We say the map is different from the territory. But what is the territory? Operationally, somebody went out with a retina or a measuring stick and made representations which were then put on paper. What is on the paper map is a representation of what was in the retinal representation of the man who made the map; and as you push the question back, what you find is an infinite regress, an infinite series of maps. The territory never gets in at all. […] Always, the process of representation will filter it out so that the mental world is only maps of maps, ad infinitum.

Elsewhere in that same volume, Bateson points out that the usefulness of a map (a representation of reality) is not necessarily a matter of its literal truthfulness, but its having a structure analogous, for the purpose at hand, to the territory. Bateson argues this case at some length in the essay "The Theology of Alcoholics Anonymous".

To paraphrase Bateson's argument, a culture that believes that common colds are transmitted by evil spirits, that those spirits fly out of you when you sneeze, can pass from one person to another when they are inhaled or when both handle the same objects, etc., could have just as effective a "map" for public health as one that substituted microbes for spirits.

Another basic quandary is the problem of accuracy. In "On Exactitude in Science", Jorge Luis Borges describes the tragic uselessness of the perfectly accurate, one-to-one map:

In time, those Unconscionable Maps no longer satisfied, and the Cartographers Guild drew a Map of the Empire whose size was that of the Empire, coinciding point for point with it. The following Generations, who were not so fond of the Study of Cartography saw the vast Map to be Useless and permitted it to decay and fray under the Sun and winters.

In the Deserts of the West, still today, there are Tattered Ruins of the Map, inhabited by Animals and Beggars; and in all the Land there is no other Relic of the Disciplines of Geography.

A more extreme literary example, the fictional diary of Tristram Shandy is so detailed that it takes the author one year to set down the events of a single day – because the map (diary) is more detailed than the territory (life), yet must fit into the territory (diary written in the course of his life), it can never be finished. Such tasks are referred to as supertasks.

With this apocryphal quotation of Josiah Royce, Borges describes a further conundrum of when the map is contained within the territory, you are led into infinite regress:

The inventions of philosophy are no less fantastic than those of art: Josiah Royce, in the first volume of his work The World and the Individual (1899), has formulated the following: 'Let us imagine that a portion of the soil of England has been levelled off perfectly and that on it a cartographer traces a map of England. The job is perfect; there is no detail of the soil of England, no matter how minute, that is not registered on the map; everything has there its correspondence. This map, in such a case, should contain a map of the map, which should contain a map of the map of the map, and so on to infinity.' Why does it disturb us that the map be included in the map and the thousand and one nights in the book of the Thousand and One Nights? Why does it disturb us that Don Quixote be a reader of the Quixote and Hamlet a spectator of Hamlet? I believe I have found the reason: these inversions suggest that if the characters of a fictional work can be readers or spectators, we, its readers or spectators, can be fictions.

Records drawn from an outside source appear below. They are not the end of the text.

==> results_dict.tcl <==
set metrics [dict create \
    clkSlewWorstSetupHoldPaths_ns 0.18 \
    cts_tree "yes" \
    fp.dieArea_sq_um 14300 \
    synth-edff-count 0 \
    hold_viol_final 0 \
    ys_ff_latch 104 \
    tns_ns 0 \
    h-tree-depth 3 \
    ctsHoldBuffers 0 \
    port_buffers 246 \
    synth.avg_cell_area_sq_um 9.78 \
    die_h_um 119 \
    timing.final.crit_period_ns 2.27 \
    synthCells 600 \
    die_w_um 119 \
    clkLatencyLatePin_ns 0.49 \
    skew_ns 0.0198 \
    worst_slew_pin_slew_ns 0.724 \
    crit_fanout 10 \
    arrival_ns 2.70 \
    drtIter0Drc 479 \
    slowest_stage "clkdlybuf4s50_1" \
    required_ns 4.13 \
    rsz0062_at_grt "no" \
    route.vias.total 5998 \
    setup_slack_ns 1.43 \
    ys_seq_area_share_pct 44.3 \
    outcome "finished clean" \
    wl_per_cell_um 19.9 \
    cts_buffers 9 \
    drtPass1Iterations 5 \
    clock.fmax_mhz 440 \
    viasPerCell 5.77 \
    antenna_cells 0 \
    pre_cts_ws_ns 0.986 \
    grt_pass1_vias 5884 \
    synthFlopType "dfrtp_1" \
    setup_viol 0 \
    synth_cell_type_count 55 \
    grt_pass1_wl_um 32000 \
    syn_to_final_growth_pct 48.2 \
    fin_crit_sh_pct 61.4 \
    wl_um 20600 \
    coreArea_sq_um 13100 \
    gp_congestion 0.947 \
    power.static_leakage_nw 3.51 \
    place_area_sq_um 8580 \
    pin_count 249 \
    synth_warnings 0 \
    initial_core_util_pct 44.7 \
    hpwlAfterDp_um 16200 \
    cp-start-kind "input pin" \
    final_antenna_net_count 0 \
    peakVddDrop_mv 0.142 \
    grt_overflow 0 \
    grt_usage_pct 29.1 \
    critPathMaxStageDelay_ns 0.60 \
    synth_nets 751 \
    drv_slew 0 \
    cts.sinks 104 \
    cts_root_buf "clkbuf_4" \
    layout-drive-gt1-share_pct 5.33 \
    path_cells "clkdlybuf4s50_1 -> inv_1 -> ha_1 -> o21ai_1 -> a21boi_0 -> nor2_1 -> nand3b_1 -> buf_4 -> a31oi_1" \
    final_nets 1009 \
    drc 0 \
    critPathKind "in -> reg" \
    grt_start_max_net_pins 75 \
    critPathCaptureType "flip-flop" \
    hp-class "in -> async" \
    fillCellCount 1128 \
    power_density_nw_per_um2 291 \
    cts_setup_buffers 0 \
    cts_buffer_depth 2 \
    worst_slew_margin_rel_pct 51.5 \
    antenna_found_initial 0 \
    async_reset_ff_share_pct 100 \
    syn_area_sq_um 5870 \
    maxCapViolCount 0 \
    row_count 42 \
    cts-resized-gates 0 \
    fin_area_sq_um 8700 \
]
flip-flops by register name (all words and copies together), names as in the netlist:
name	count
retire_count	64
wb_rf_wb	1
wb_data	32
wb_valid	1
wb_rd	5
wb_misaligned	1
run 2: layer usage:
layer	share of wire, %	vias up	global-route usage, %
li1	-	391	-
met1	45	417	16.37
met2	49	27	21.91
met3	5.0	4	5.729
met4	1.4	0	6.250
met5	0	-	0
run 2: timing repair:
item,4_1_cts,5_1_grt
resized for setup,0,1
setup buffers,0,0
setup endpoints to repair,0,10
[config.mk]
export PLATFORM = sky130hd
export DESIGN_NAME = hazard_ctrl
export DESIGN_NICKNAME = d
export VERILOG_FILES = /design/src/rtl/hazard_ctrl.sv
export SDC_FILE = /design/constraint.sdc
export NUM_CORES = 1
export LEC_CHECK = 0
export BUFFER_PORTS_ARGS = -buffer_cell sky130_fd_sc_hd__buf_2
export CORE_ASPECT_RATIO = 0.7
export CORE_MARGIN = 2
export CORE_UTILIZATION = 40
export CTS_BUF_LIST = sky130_fd_sc_hd__clkbuf_8 sky130_fd_sc_hd__clkbuf_16
export DETAILED_ROUTE_END_ITERATION = 8
export PLACE_DENSITY = 0.74
export SLEW_MARGIN = 40
export SYNTH_ARGS = -nofsm -noshare
export SYNTH_HDL_FRONTEND = slang
export SYNTH_SLANG_ARGS = --single-unit
[constraint.sdc]
create_clock -name clk_i -period 2.1 [get_ports clk_i]
set_clock_uncertainty 0.1 [all_clocks]
set_input_delay 0.315 -clock clk_i [delete_from_list [all_inputs] [get_ports clk_i]]
set_output_delay 0.315 -clock clk_i [all_outputs]
set_load 0.01 [all_outputs]
[src/rtl/hazard_ctrl.sv]
// hazard_ctrl: stall/flush controller for a classic 5-stage pipeline.
// Resolves load-use hazards between ID and EX, flushes wrong-path
// instructions on a taken branch/jump in EX, and freezes the pipeline
// while a MEM-stage data access waits for its acknowledge. If the wait
// runs past WAIT_TIMEOUT cycles, the core halts until reset.
// Optional feature macro: HAZARD_PERF_CNT_EN enables the saturating
// stall/flush performance counters. When the macro is undefined, both
// counter ports read constant 0 and no counter flops are built.
module hazard_ctrl #(
    parameter int unsigned WAIT_TIMEOUT = 255,
    parameter int unsigned CNT_W        = 32
) (
    input  logic             clk_i,
    input  logic             n_rst,
    input  logic [4:0]       id_rs1_addr_i,
    input  logic [4:0]       id_rs2_addr_i,
    input  logic             id_rs1_used_i,
    input  logic             id_rs2_used_i,
    input  logic [4:0]       ex_rd_addr_i,
    input  logic             ex_memread_en_i,
    input  logic             ex_wb_en_i,
    input  logic             ex_branch_taken_i,
    input  logic             mem_req_i,
    input  logic             mem_ack_i,
    output logic             pc_stall_o,
    output logic             if_id_stall_o,
    output logic             if_id_flush_o,
    output logic             id_ex_stall_o,
    output logic             id_ex_flush_o,
    output logic             ex_mem_stall_o,
    output logic             mem_wb_flush_o,
    output logic             halt_o,
    output logic [CNT_W-1:0] stall_cycles_o,
    output logic [CNT_W-1:0] flush_events_o
);

    typedef enum logic [1:0] {
        RUN      = 2'd0,
        MEM_WAIT = 2'd1,
        HALT     = 2'd2
    } state_t;

    // The last un-acknowledged MEM_WAIT cycle before HALT is taken.
    localparam logic [15:0] WAIT_LAST = 16'(WAIT_TIMEOUT - 1);

    state_t      state;
    state_t      state_nxt;
    logic [15:0] wait_cnt;
    logic [15:0] wait_cnt_nxt;
    logic        mem_hold;
    logic        load_use;
    logic        rs1_hit;
    logic        rs2_hit;

    // Hazard detection terms, purely combinational from the stage inputs.
    always_comb begin
        mem_hold = mem_req_i & ~mem_ack_i;
        rs1_hit  = id_rs1_used_i & (id_rs1_addr_i == ex_rd_addr_i);
        rs2_hit  = id_rs2_used_i & (id_rs2_addr_i == ex_rd_addr_i);
        load_use = ex_memread_en_i & ex_wb_en_i & (ex_rd_addr_i != 5'd0)
                 & (rs1_hit | rs2_hit);
    end

    // State and wait-counter registers; reset returns to RUN at once.
    always_ff @(posedge clk_i or negedge n_rst) begin
        if (!n_rst) begin
            state    <= RUN;
            wait_cnt <= 16'd0;
        end else begin
            state    <= state_nxt;
            wait_cnt <= wait_cnt_nxt;
        end
    end

    // Next-state logic and Mealy stall/flush outputs, in priority order:
    // halt/memory freeze, then branch flush, then load-use bubble.
    always_comb begin
        state_nxt      = state;
        wait_cnt_nxt   = 16'd0;
        pc_stall_o     = 1'b0;
        if_id_stall_o  = 1'b0;
        if_id_flush_o  = 1'b0;
        id_ex_stall_o  = 1'b0;
        id_ex_flush_o  = 1'b0;
        ex_mem_stall_o = 1'b0;
        mem_wb_flush_o = 1'b0;

        unique case (state)
            RUN: begin
                if (mem_hold) state_nxt = MEM_WAIT;
            end
            MEM_WAIT: begin
                // A dropped request counts as an ack: no hold, back to RUN.
                if (!mem_hold) begin
                    state_nxt = RUN;
                end else if (wait_cnt == WAIT_LAST) begin
                    state_nxt    = HALT;
                    wait_cnt_nxt = wait_cnt;
                end else begin
                    wait_cnt_nxt = (wait_cnt == 16'hFFFF) ? wait_cnt
                                                          : wait_cnt + 16'd1;
                end
            end
            HALT: begin
                state_nxt = HALT;
            end
            default: begin
                state_nxt = RUN;
            end
        endcase

        // Freeze everything up to EX and bubble WB. No IF/ID or ID/EX flush
        // here: the registers favour flush over stall, and a flush would
        // destroy the held EX instruction.
        if ((state == HALT) || mem_hold) begin
            pc_stall_o     = 1'b1;
            if_id_stall_o  = 1'b1;
            id_ex_stall_o  = 1'b1;
            ex_mem_stall_o = 1'b1;
            mem_wb_flush_o = 1'b1;
        end else if (ex_branch_taken_i) begin
            // The ID instruction is wrong-path, so any load-use hit is moot.
            if_id_flush_o  = 1'b1;
            id_ex_flush_o  = 1'b1;
        end else if (load_use) begin
            pc_stall_o     = 1'b1;
            if_id_stall_o  = 1'b1;
            id_ex_flush_o  = 1'b1;
        end
    end

    assign halt_o = (state == HALT);

`ifdef HAZARD_PERF_CNT_EN
    function automatic logic [CNT_W-1:0] sat_inc(input logic [CNT_W-1:0] v);
        return (&v) ? v : v + CNT_W'(1);
    endfunction

    logic [CNT_W-1:0] stall_cnt;
    logic [CNT_W-1:0] flush_cnt;

    // Saturating event counters for stalled-PC cycles and branch flushes.
    always_ff @(posedge clk_i or negedge n_rst) begin
        if (!n_rst) begin
            stall_cnt <= '0;
            flush_cnt <= '0;
        end else begin
            if (pc_stall_o)    stall_cnt <= sat_inc(stall_cnt);
            if (if_id_flush_o) flush_cnt <= sat_inc(flush_cnt);
        end
    end

    assign stall_cycles_o = stall_cnt;
    assign flush_events_o = flush_cnt;
`else
    assign stall_cycles_o = '0;
    assign flush_events_o = '0;
`endif

endmodule
$ cat config.mk
export PLATFORM = sky130hd
export DESIGN_NAME = jbi_ncio_mto_ctl
export DESIGN_NICKNAME = d
export VERILOG_FILES = /design/src/rtl/jbi_ncio_mto_ctl.sv
export SDC_FILE = /design/constraint.sdc
export NUM_CORES = 1
export LEC_CHECK = 0
export CAP_MARGIN = 20
export CORE_UTILIZATION = 49
export CTS_CLUSTER_SIZE = 8
export DETAILED_ROUTE_END_ITERATION = 12
export DONT_BUFFER_PORTS = 1
export PLACE_DENSITY = 0.71
export SKIP_CTS_REPAIR_TIMING = 1
export SYNTH_ARGS = -nofsm -noshare
export SYNTH_HDL_FRONTEND = slang
export SYNTH_SLANG_ARGS = --single-unit
export TNS_END_PERCENT = 20
$ cat constraint.sdc
create_clock -name clk -period 2.74 [get_ports clk]
set_input_delay 0.548 -clock clk [delete_from_list [all_inputs] [get_ports clk]]
set_output_delay 0.548 -clock clk [all_outputs]
set_load 0.01 [all_outputs]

An alternative reason why we are bothered by the conundrum of infinite regress or the conundrum of maps within maps is that we fail to see that the concept of a "map of a map" is the same thing as the concept of a "map of a map of a map." In both cases, the concept is a metaphor for the faculty of reflection. We fail to distinguish that one's capability of reflecting is an enduring perspective and not simply a fleeting act of examining something. Each time I examine myself examining something (or in turn reflect upon my examination of myself examining my examination) I am exercising the same enduring ability[citation needed]. Husserl referred to this ability as the "transcendental ego," the mind's eye or the capability of a human to reflect and abstract. Standing between two mirrors, you will not be fooled by the infinite regress of the reflection of yourself in a mirror within a mirror within a mirror (ad infinitum) precisely because you are able to see (understand) that you are looking at mirrors facing each other and are not looking at an infinite queue of doppelgänger. Likewise characters of a fictional work can be readers or spectators or any other fiction that can be imagined precisely because they are fictions, but the fact that you can reflect upon your ability to examine yourself and your thoughts means you are capable of abstraction and need not suggest that you too are a fictional character in a fictional work.

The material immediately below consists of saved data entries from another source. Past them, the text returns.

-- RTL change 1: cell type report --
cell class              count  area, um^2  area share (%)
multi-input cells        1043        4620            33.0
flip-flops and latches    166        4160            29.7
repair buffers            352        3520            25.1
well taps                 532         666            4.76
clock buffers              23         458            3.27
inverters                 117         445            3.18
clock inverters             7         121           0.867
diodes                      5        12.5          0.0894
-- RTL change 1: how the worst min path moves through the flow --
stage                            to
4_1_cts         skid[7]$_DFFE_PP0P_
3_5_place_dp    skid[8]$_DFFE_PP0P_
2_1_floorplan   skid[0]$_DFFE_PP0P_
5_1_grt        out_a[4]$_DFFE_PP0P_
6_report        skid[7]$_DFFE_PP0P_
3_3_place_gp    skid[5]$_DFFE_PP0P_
### src/rtl/sprite_control.sv
// sprite_control: control FSM sitting directly upstream of the sprite datapath.
// It clears the screen once after reset. It then loops forever:
// draw the 4x4 sprite, wait for a frame tick, erase the sprite, step its position.
// All outputs are registered and decoded from the next state, so they are valid
// in the same cycle that the state is entered.
// Optional build macro: SPRITE_CTRL_PAUSE_EN adds a 'pause' input that freezes
// the WAIT state while it is high.
module sprite_control #(
  parameter int SCREEN_W    = 160,
  parameter int SCREEN_H    = 120,
  parameter int SPRITE_PIX  = 16,
  parameter int FRAME_TICKS = 12499999
) (
  input  logic        clk,
  input  logic        reset,
  input  logic        go,
`ifdef SPRITE_CTRL_PAUSE_EN
  input  logic        pause,
`endif
  input  logic [5:0]  plot_count,
  input  logic [7:0]  x_count,
  input  logic [6:0]  y_count,
  input  logic [25:0] freq,
  output logic        plot_en,
  output logic        erase,
  output logic        update,
  output logic        dp_reset,
  output logic        write_en,
  output logic [7:0]  frame_count,
  output logic [2:0]  state_dbg
);

  localparam logic [2:0] INIT   = 3'd0;
  localparam logic [2:0] IDLE   = 3'd1;
  localparam logic [2:0] CLEAR  = 3'd2;
  localparam logic [2:0] DRAW   = 3'd3;
  localparam logic [2:0] WAIT   = 3'd4;
  localparam logic [2:0] ERASE  = 3'd5;
  localparam logic [2:0] UPDATE = 3'd6;

  logic [2:0] state;
  logic [2:0] next_state;
  logic       clear_done;
  logic       pass_done;
  logic       tick;
  logic       frame_go;
  logic       unused_status;

  // Status compares are exact equality. A plot_count that overshoots the
  // wrap value never ends a pass.
  assign clear_done = (y_count == 7'(SCREEN_H));
  assign pass_done  = (plot_count == 6'(SPRITE_PIX));
  assign tick       = (freq == 26'(FRAME_TICKS));

`ifdef SPRITE_CTRL_PAUSE_EN
  // Pause only gates the tick seen by WAIT. A DRAW or ERASE pass in progress
  // still runs to completion.
  assign frame_go = tick && !pause;
`else
  assign frame_go = tick;
`endif

  // The datapath already advances x within each row, so the end of the clear
  // is decided from y_count alone.
  assign unused_status = ^{x_count, 8'(SCREEN_W)};

  // Next-state decode for the clear pass and the draw/wait/erase/update loop.
  always_comb begin
    next_state = state;
    case (state)
      INIT:    next_state = IDLE;
      IDLE:    if (go)         next_state = CLEAR;
      CLEAR:   if (clear_done) next_state = DRAW;
      DRAW:    if (pass_done)  next_state = WAIT;
      WAIT:    if (frame_go)   next_state = ERASE;
      ERASE:   if (pass_done)  next_state = UPDATE;
      UPDATE:  next_state = DRAW;
      default: next_state = INIT;
    endcase
  end

  // State register and Moore outputs registered from the next state.
  // dp_reset is the one exception: it is registered from the current state.
  // This lets it pulse on the cycle that follows INIT, which is the cycle in
  // which IDLE is entered.
  always_ff @(posedge clk or posedge reset) begin
    if (reset) begin
      state       <= INIT;
      plot_en     <= 1'b0;
      erase       <= 1'b0;
      update      <= 1'b0;
      dp_reset    <= 1'b0;
      write_en    <= 1'b0;
      frame_count <= 8'd0;
    end else begin
      state    <= next_state;
      plot_en  <= (next_state == DRAW)  || (next_state == ERASE);
      erase    <= (next_state == CLEAR) || (next_state == ERASE);
      write_en <= (next_state == CLEAR) || (next_state == DRAW) ||
                  (next_state == ERASE);
      update   <= (next_state == UPDATE);
      dp_reset <= (state == INIT);
      if (next_state == UPDATE) begin
        frame_count <= frame_count + 8'd1;
      end
    end
  end

  assign state_dbg = state;

endmodule

### config.mk
export PLATFORM = sky130hd
export DESIGN_NAME = sprite_control
export DESIGN_NICKNAME = d
export VERILOG_FILES = /design/src/rtl/sprite_control.sv
export SDC_FILE = /design/constraint.sdc
export NUM_CORES = 1
export LEC_CHECK = 0
export CORE_MARGIN = 4
export CORE_UTILIZATION = 32
export CTS_BUF_LIST = sky130_fd_sc_hd__clkbuf_16
export CTS_CLUSTER_DIAMETER = 60
export DETAILED_ROUTE_END_ITERATION = 8
export GPL_ROUTABILITY_DRIVEN = 0
export GPL_TIMING_DRIVEN = 0
export MAX_ROUTING_LAYER = met4
export PLACE_DENSITY = 0.79
export SLEW_MARGIN = 20
export SYNTH_ARGS = -nofsm -noshare
export SYNTH_HDL_FRONTEND = slang
export SYNTH_SLANG_ARGS = --single-unit
### constraint.sdc
create_clock -name clk -period 2.1 [get_ports clk]
set_clock_uncertainty 0.15 [all_clocks]
set_input_delay 0.42 -clock clk [delete_from_list [all_inputs] [get_ports clk]]
set_output_delay 0.42 -clock clk [all_outputs]
set_load 0.01 [all_outputs]
==> summary.md <==
| Metric | Value |
|---|---|
| Hold_buf cts | `0` |
| GR peak layer | `met2` |
| Detailed placer's ending HPWL | `1970 µm` |
| Max-cap violations | `0` |
| Clock Sinks | `16` |
| Crit path time final | `2.05 ns` |
| Worst-path clk slew | `0.05 ns` |
| Worst Path Max Fanout | `4` |
| Hold Crit Depth | `1` |
| Grt total ovfl | `0` |
| Hold Path Class | `reg -> reg` |
| Clock Latency Late Sink | `0.24 ns` |
| Worst R2R End | `frame_count[7]` |
| Area after DPL | `1440 µm²` |
| Inst Count DP | `163` |
| Max_slew headroom | `60.3%` |
| Mapped Area | `about 830 µm²` |
| Vias per cell | `roughly 5.1` |
| Worst Max-Slew Pin Slew | `0.595 ns` |
| Chip width | `around 59 µm` |
| CP endpoint kind | `flip-flop` |
| Cell count after synthesis | `76` |
| Area grow syn2layout | `88.1%` |
| Arrival time at the worst endpoint | `between 2 and 2.5 ns` |
| Initial drt markers | `9` |
| Synth Net Count | `127` |
| IO Pins | `66` |
| Initial antenna violation count | `0` |
| Most common cell after layout, fill and taps aside | `clkdlybuf4s50_1` |
| R2r setup slk | `about 0.16 ns` |
| Net Sw Frac | `between 20% and 30%` |
| Met3 capacity usage during global routing | `around 3.5%` |
| Register area share after synthesis | `48.3%` |
| Ant. Diodes | `0` |
| Post-layout util | `between 60% and 70%` |
| Final Hold Viols | `0` |
| Final cycle utilization of the critical path | `97.5%` |
| Met2 GRT Util | `a little over a quarter` |
| Unrepaired setup endpoints after global routing | `true` |
| Worst r2r path cells | `6` |
| Post-Syn Area per Cell | `10.9 µm²` |
| H-tree levels | `1` |
| DRT antenna net count | `0` |
| CTS tree | `yes` |
| Vias in the first global route | `947` |
| Clk pwr share | `a little over a third` |
| Core Region | `~2500 µm²` |
| Library cells used by synthesis | `32` |
| Design Area, Final | `1560 µm²` |
| Peak supply drop | `between 0.4 and 0.5 mV` |
| Share of cells above drive strength 1 | `12.9%` |
| WHS Endpoint | `frame_count[7]` |
| Slew Viols, Final | `0` |
| Final Non-Filler Cells | `169` |
| Final #Nets | `192` |
| Post-synth top area cell | `dfrtp_1` |
| Total detailed-routing wirelength | `2380 µm` |
| All-Layer GR Usage | `between 15 and 20%` |
| Placement row count | `18` |
| Leakage | `0.646 nW` |
| Switch Pwr | `0.259 mW` |
| Initial Util | `33.5%` |
| WS Path Type | `in -> reg` |
| Worst setup SP type | `input port` |
| Residual DRC count | `0` |
| Number of port buffers | `57` |
| Die area | `3470 µm²` |
| Reg power frac | `37.1%` |
| Worst Hold Launch | `frame_count[7]` |
| Worst R2R Start | `state_dbg[1]` |
| Req. time, crit path | `2.12 ns` |
| First-pass GRT wire length | `roughly 3800 µm` |
| Outcome | `completed` |
| Clock buffer depth | `2` |
| Root Buffer Master | `clkbuf_16` |
| Combinational power share | `28.0%` |
| GR met1 Demand/Resource | `approximately 16%` |
| TritonCTS Buffers | `3` |
| Int Power | `0.760 mW` |
| Synthesis Warnings | `0` |
| Fmax | `0.488 GHz` |
| Fillers | `232` |
| Die height | `58.9 µm` |
| DRT Pass-1 Iters | `4` |
| Power Density | `~650 nW/µm²` |
| Commonest cells after routing, fill and taps aside | `clkdlybuf4s50_1, dfrtp_1, xnor2_1, nand2_1, nand3_1` |
| Seq cells post-synth | `16` |
| Wirelength per Cell | `around 14 µm` |
| DR vias | `858` |
| Final Setup Violations | `0` |
| Synth top area share | `48.3%` |
| Top post-synthesis cells by area | `dfrtp_1, xnor2_1, nand3_1` |
| Largest net degree at the start of global routing | `17` |
==> per-stage QoR <==
| step | power [mW] | setup slack (ns) | setup TNS, ns | hold WS, ns |
|---|---|---|---|---|
| after CTS | 1.02 | 0.000152 | 0 | 0.326 |
| after global placement | 0.646 | -0.315 | -3.03 | 0.312 |
| after global routing | 1.06 | -0.00143 | -0.00179 | 0.342 |
| final | 1.02 | 0.0524 | 0 | 0.327 |
| after floorplan | 0.481 | 0.171 | 0 | 0.184 |
| after detailed placement | 0.653 | -0.388 | -3.58 | 0.321 |
==> area by class of cell <==
| type | instances | area (µm²) | share of cell area, % |
|---|---|---|---|
| buffer | 1 | 7.51 | 0.481 |
| timing repair buffer | 60 | 589 | 37.8 |
| clock buffer | 3 | 75.1 | 4.81 |
| multi-input combinational | 55 | 435 | 27.9 |
| inverter | 4 | 15.0 | 0.962 |
| tap | 30 | 37.5 | 2.41 |
| sequential | 16 | 400 | 25.7 |
==> cells by family (layout without fill, tap and decap cells) <==
| group | after synthesis | count (layout) | synth area share [%] |
|---|---|---|---|
| flops | 16 | 16 | 48.3 |
| xor+xnor | 7 | 7 | 7.39 |
| mux | 3 | 3 | 3.77 |
| fa+ha+maj | 1 | 1 | 1.51 |
| buf+inv | 5 | 68 | 2.71 |
| compound gates | 10 | 10 | 8.45 |
| simple gates | 34 | 34 | 27.9 |
==> cell usage after synthesis, drive strengths merged <==
master and n:
mux2i 2, a22oi 1, inv 4, nor3 1, nand4 4, o41ai 1, xor2 1, nand4b 1
o2bb2ai 1, nor3b 1, mux2 1, a21oi 1, and3 1, nor4 2, xnor2 6, nor4bb 2
dfrtp 16, o21ai 5, or4 1, ha 1, nand3 5, clkbuf 1, and2 1, nor2 4
and4 2, nand2 5, nor2b 2, a311oi 1, or2b 2
==> worst max-delay path: stages <==
cell             delay (ns)
clkdlybuf4s50_1        0.40
or4_4                  0.46
nor2_4                 0.15
o2bb2ai_2              0.08
a311oi_2               0.32
mux2i_1                0.22
==> how the worst max path moves through the flow <==
stage	from	to	slack, ns	depth (start not counted)
2_1_floorplan	plot_count[3]	frame_count[7]	0.17	5
3_3_place_gp	plot_count[3]	erase	-0.31	6
3_5_place_dp	plot_count[3]	write_en	-0.39	6
4_1_cts	plot_count[3]	erase	0.0002	6
5_1_grt	plot_count[3]	frame_count[4]	-0.001	6
6_report	plot_count[3]	erase	0.05	6
==> power by group through the flow <==
stage	clock, mW	sequential, mW	combinational [mW]
floorplan	0	0.393	0.0877
global placement	0	0.381	0.265
detailed placement	0	0.382	0.271
CTS	0.357	0.378	0.284
global route	0.370	0.383	0.303
finish	0.356	0.378	0.285
==> registers in the layout (all words and copies together), names as in the netlist <==
name	count
frame_count	8
state_dbg	3
dp_reset	1
erase	1
plot_en	1
update	1
write_en	1
==> timing repair <==
| item | 4_1_cts | 5_1_grt |
|---|---|---|
| resized for setup | 7 | 4 |
| pin swaps | 5 | 3 |
| buffers inserted | 3 | 0 |
| endpoints found under the hold margin | 0 | 0 |
| setup endpoints to repair | 10 | 9 |
==> layer usage <==
layer  vias to the layer above  part of all wire [%]
met5                         -                     0
met2                        58                    49
met3                         4                    11
met1                       392                    39
li1                        404                     -
met4                         0                   1.4
Note: power is estimated with default switching activity, not from simulation.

Neil Gaiman retells the parable in reference to storytelling in Fragile Things (it was originally to appear in American Gods):

One describes a tale best by telling the tale. You see? The way one describes a story, to oneself or the world, is by telling the story. It is a balancing act and it is a dream. The more accurate the map, the more it resembles the territory. The most accurate map possible would be the territory, and thus would be perfectly accurate and perfectly useless. The tale is the map that is the territory.

The development of electronic media blurs the line between map and territory by allowing for the simulation of ideas as encoded in electronic signals, as Baudrillard argues in Simulacra & Simulation:

Today abstraction is no longer that of the map, the double, the mirror, or the concept. Simulation is no longer that of a territory, a referential being or substance. It is the generation by models of a real without origin or reality: A hyperreal. The territory no longer precedes the map, nor does it survive it. It is nevertheless the map that precedes the territory - precession of simulacra - that engenders the territory. (Baudrillard, 1994, p. 1)

Philosopher David Schmidtz draws on this distinction in his book "Elements of Justice," apparently deriving it from Wittgenstein's private language argument.

The fundamental trade-off between accuracy and usability of a map, particularly in the context of modeling, is known as Bonini's paradox, and has been stated in various forms, poetically by Paul Valéry: "Everything simple is false. Everything which is complex is unusable."
[edit] "The map is not the territory"

The expression "the map is not the territory" first appeared in print in a paper that Alfred Korzybski gave at a meeting of the American Association for the Advancement of Science in New Orleans, Louisiana in 1931: [1]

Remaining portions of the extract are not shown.